%%

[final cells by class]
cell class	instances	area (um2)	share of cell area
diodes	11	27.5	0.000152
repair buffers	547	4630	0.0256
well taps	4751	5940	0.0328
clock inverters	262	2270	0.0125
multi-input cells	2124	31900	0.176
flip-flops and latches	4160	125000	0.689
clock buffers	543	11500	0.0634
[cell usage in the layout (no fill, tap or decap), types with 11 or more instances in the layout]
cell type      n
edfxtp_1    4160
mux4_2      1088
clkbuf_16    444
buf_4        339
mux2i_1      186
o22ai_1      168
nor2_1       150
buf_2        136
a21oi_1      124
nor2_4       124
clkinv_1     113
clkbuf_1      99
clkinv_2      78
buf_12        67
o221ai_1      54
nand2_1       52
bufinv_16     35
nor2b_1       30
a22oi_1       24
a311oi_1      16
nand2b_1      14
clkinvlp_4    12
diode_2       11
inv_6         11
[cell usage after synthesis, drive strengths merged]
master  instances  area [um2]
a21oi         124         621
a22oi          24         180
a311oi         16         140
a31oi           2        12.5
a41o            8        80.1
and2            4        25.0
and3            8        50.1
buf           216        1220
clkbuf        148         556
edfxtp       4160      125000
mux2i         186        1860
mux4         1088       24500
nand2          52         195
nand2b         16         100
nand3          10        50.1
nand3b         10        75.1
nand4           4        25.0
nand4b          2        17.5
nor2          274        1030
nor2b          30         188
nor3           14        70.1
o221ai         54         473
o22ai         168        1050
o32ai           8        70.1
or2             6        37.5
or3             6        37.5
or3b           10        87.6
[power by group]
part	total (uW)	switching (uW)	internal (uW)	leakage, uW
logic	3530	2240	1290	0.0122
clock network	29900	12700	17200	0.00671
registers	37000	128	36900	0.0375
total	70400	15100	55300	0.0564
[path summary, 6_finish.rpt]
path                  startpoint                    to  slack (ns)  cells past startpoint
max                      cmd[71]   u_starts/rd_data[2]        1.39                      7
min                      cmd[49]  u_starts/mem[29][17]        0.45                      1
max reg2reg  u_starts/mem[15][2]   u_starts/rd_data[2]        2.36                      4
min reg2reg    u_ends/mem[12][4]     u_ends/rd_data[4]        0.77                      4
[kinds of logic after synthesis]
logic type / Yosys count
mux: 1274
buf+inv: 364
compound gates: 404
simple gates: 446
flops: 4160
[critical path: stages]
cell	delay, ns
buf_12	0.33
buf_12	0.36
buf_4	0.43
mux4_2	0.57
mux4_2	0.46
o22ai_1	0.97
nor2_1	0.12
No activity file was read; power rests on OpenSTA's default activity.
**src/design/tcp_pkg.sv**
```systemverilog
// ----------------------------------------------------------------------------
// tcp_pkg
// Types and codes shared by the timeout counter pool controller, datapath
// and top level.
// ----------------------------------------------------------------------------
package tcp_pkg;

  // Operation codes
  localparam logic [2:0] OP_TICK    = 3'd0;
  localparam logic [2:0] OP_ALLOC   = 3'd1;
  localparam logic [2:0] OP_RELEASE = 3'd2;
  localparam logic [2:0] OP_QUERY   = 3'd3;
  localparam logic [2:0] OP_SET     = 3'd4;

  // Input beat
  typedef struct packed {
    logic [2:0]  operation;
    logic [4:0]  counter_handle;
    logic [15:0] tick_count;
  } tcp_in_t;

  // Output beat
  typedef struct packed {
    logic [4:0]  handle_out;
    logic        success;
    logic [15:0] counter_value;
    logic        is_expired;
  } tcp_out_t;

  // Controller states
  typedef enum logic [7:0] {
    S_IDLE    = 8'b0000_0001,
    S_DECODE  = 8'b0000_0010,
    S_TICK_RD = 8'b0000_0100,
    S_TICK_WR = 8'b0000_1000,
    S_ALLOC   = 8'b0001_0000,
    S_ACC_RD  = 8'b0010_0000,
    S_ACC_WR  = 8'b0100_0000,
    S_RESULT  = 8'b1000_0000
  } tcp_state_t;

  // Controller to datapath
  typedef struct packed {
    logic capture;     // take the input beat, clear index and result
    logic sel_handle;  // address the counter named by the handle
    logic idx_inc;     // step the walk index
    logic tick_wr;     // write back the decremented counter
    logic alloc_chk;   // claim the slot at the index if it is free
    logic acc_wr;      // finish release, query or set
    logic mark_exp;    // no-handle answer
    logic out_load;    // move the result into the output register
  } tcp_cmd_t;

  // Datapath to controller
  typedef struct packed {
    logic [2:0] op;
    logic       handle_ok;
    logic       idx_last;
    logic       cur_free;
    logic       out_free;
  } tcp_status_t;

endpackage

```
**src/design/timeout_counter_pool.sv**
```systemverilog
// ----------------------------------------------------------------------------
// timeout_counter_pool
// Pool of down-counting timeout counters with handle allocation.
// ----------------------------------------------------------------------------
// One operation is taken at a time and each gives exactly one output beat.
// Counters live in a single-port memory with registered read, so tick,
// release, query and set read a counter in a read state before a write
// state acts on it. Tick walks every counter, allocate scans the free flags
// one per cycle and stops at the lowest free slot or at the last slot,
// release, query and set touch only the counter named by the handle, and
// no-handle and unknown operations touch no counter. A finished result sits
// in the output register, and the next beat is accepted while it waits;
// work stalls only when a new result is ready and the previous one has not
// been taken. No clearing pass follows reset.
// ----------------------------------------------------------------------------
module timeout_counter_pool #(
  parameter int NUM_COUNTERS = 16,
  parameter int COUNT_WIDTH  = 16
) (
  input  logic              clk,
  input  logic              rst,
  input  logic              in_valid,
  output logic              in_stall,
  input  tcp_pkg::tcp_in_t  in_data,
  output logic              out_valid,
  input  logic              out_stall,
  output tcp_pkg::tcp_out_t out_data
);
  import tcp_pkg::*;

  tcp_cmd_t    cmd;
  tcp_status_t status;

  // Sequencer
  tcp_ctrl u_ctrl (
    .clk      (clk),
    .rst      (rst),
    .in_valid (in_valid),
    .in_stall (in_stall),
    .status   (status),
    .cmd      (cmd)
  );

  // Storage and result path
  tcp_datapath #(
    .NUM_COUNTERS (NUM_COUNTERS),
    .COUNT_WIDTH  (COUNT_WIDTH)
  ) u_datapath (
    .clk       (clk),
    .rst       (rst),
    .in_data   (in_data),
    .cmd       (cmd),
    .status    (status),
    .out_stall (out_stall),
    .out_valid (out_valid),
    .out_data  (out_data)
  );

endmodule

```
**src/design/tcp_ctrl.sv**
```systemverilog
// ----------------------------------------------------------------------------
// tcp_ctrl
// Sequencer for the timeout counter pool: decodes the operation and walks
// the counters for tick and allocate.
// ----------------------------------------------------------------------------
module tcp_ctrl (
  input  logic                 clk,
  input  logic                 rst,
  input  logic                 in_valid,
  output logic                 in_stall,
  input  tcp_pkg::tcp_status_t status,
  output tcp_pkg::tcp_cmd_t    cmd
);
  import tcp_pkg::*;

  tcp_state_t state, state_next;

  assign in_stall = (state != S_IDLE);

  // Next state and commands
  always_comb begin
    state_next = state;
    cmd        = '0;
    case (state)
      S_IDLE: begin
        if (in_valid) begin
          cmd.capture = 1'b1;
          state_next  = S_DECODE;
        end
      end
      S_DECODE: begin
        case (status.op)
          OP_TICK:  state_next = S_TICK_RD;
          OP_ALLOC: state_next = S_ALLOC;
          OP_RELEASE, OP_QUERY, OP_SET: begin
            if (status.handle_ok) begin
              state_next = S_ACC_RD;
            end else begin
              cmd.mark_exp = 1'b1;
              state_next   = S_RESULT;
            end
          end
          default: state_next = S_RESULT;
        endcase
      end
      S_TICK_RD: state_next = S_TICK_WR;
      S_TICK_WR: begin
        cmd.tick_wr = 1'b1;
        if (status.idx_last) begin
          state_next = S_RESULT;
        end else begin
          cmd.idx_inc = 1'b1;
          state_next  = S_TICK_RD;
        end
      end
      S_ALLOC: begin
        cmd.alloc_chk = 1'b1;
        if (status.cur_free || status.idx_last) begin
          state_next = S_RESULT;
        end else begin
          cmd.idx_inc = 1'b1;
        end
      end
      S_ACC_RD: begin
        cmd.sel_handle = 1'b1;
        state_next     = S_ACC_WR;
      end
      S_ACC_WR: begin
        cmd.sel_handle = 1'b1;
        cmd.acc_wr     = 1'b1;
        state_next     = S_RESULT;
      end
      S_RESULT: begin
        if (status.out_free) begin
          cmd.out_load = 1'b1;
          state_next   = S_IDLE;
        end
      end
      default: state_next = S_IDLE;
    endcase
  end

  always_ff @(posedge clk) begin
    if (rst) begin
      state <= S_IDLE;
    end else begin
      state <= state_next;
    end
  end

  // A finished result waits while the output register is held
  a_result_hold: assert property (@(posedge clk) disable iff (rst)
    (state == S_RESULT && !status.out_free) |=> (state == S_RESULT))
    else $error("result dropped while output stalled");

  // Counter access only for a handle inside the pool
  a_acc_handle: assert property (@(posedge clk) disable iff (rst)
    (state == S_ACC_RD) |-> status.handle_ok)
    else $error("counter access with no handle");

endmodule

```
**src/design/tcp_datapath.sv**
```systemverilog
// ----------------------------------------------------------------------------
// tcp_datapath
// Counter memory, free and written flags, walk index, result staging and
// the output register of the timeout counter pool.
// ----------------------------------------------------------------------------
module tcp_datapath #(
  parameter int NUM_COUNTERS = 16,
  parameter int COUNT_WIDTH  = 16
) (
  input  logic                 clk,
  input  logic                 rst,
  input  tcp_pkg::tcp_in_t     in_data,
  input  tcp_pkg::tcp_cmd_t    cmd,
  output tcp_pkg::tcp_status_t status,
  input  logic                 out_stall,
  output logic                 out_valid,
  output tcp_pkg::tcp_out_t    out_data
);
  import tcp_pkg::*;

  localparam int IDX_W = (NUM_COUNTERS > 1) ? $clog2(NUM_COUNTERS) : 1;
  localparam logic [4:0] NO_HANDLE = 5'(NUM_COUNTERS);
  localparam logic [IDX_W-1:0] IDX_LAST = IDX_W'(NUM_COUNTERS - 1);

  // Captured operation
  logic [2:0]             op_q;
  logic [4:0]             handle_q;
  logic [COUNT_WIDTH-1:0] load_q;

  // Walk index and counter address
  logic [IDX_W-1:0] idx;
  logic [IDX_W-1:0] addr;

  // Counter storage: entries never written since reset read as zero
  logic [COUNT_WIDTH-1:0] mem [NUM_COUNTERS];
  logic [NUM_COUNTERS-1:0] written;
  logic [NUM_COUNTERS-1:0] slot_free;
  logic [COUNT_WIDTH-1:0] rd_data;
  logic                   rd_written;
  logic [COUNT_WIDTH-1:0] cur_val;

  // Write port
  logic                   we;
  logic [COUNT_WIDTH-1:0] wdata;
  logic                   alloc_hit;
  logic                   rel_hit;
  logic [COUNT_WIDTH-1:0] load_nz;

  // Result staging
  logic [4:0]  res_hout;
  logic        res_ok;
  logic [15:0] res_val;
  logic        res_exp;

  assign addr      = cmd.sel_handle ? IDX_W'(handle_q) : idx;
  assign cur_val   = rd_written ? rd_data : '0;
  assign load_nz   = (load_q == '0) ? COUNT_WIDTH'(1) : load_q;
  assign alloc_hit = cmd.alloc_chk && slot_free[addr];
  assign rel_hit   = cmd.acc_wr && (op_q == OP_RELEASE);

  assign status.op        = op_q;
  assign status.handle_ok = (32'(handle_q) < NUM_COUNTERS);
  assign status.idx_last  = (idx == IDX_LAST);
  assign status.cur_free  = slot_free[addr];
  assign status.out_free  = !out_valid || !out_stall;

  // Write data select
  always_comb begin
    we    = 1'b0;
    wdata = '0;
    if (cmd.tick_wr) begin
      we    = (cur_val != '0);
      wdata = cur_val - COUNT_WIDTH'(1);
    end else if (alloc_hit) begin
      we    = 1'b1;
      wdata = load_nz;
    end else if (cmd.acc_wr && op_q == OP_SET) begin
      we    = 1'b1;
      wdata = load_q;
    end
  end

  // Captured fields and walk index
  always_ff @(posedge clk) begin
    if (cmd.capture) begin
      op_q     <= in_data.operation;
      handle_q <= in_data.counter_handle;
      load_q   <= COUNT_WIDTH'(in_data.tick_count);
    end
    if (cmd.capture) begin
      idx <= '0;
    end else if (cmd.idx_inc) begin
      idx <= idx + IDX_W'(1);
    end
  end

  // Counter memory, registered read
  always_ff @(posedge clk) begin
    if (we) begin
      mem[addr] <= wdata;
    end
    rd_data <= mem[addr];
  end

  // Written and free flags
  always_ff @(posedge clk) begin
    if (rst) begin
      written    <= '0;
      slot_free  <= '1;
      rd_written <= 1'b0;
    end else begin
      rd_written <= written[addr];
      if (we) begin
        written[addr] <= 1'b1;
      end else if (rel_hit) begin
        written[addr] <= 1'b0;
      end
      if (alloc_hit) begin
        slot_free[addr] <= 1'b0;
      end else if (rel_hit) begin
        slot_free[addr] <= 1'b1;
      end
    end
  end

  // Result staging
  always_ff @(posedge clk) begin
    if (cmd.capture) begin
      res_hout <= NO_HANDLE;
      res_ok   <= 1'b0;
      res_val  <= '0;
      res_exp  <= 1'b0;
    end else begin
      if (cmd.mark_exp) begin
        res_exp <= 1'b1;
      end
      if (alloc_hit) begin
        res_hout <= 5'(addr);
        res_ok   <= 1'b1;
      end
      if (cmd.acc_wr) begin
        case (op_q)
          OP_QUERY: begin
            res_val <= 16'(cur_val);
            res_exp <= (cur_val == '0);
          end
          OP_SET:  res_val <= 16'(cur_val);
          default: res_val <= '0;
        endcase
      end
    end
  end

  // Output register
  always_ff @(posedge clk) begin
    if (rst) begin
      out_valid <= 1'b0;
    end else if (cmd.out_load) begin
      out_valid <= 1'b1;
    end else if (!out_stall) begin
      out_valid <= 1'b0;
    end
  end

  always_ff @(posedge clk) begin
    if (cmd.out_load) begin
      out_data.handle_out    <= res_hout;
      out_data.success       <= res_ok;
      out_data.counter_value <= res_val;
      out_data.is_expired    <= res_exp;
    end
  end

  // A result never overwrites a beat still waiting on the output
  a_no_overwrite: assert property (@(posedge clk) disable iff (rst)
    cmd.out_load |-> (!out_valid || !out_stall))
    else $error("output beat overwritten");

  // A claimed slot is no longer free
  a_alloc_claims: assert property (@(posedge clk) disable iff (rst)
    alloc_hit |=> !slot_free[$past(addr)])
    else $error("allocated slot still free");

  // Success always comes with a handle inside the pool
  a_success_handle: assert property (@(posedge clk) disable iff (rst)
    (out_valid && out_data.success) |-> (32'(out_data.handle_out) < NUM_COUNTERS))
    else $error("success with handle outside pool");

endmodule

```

%%

Requirement: Copy every line of the records above that contains "buffers".

Written answer:
repair buffers	547	4630	0.0256
clock buffers	543	11500	0.0634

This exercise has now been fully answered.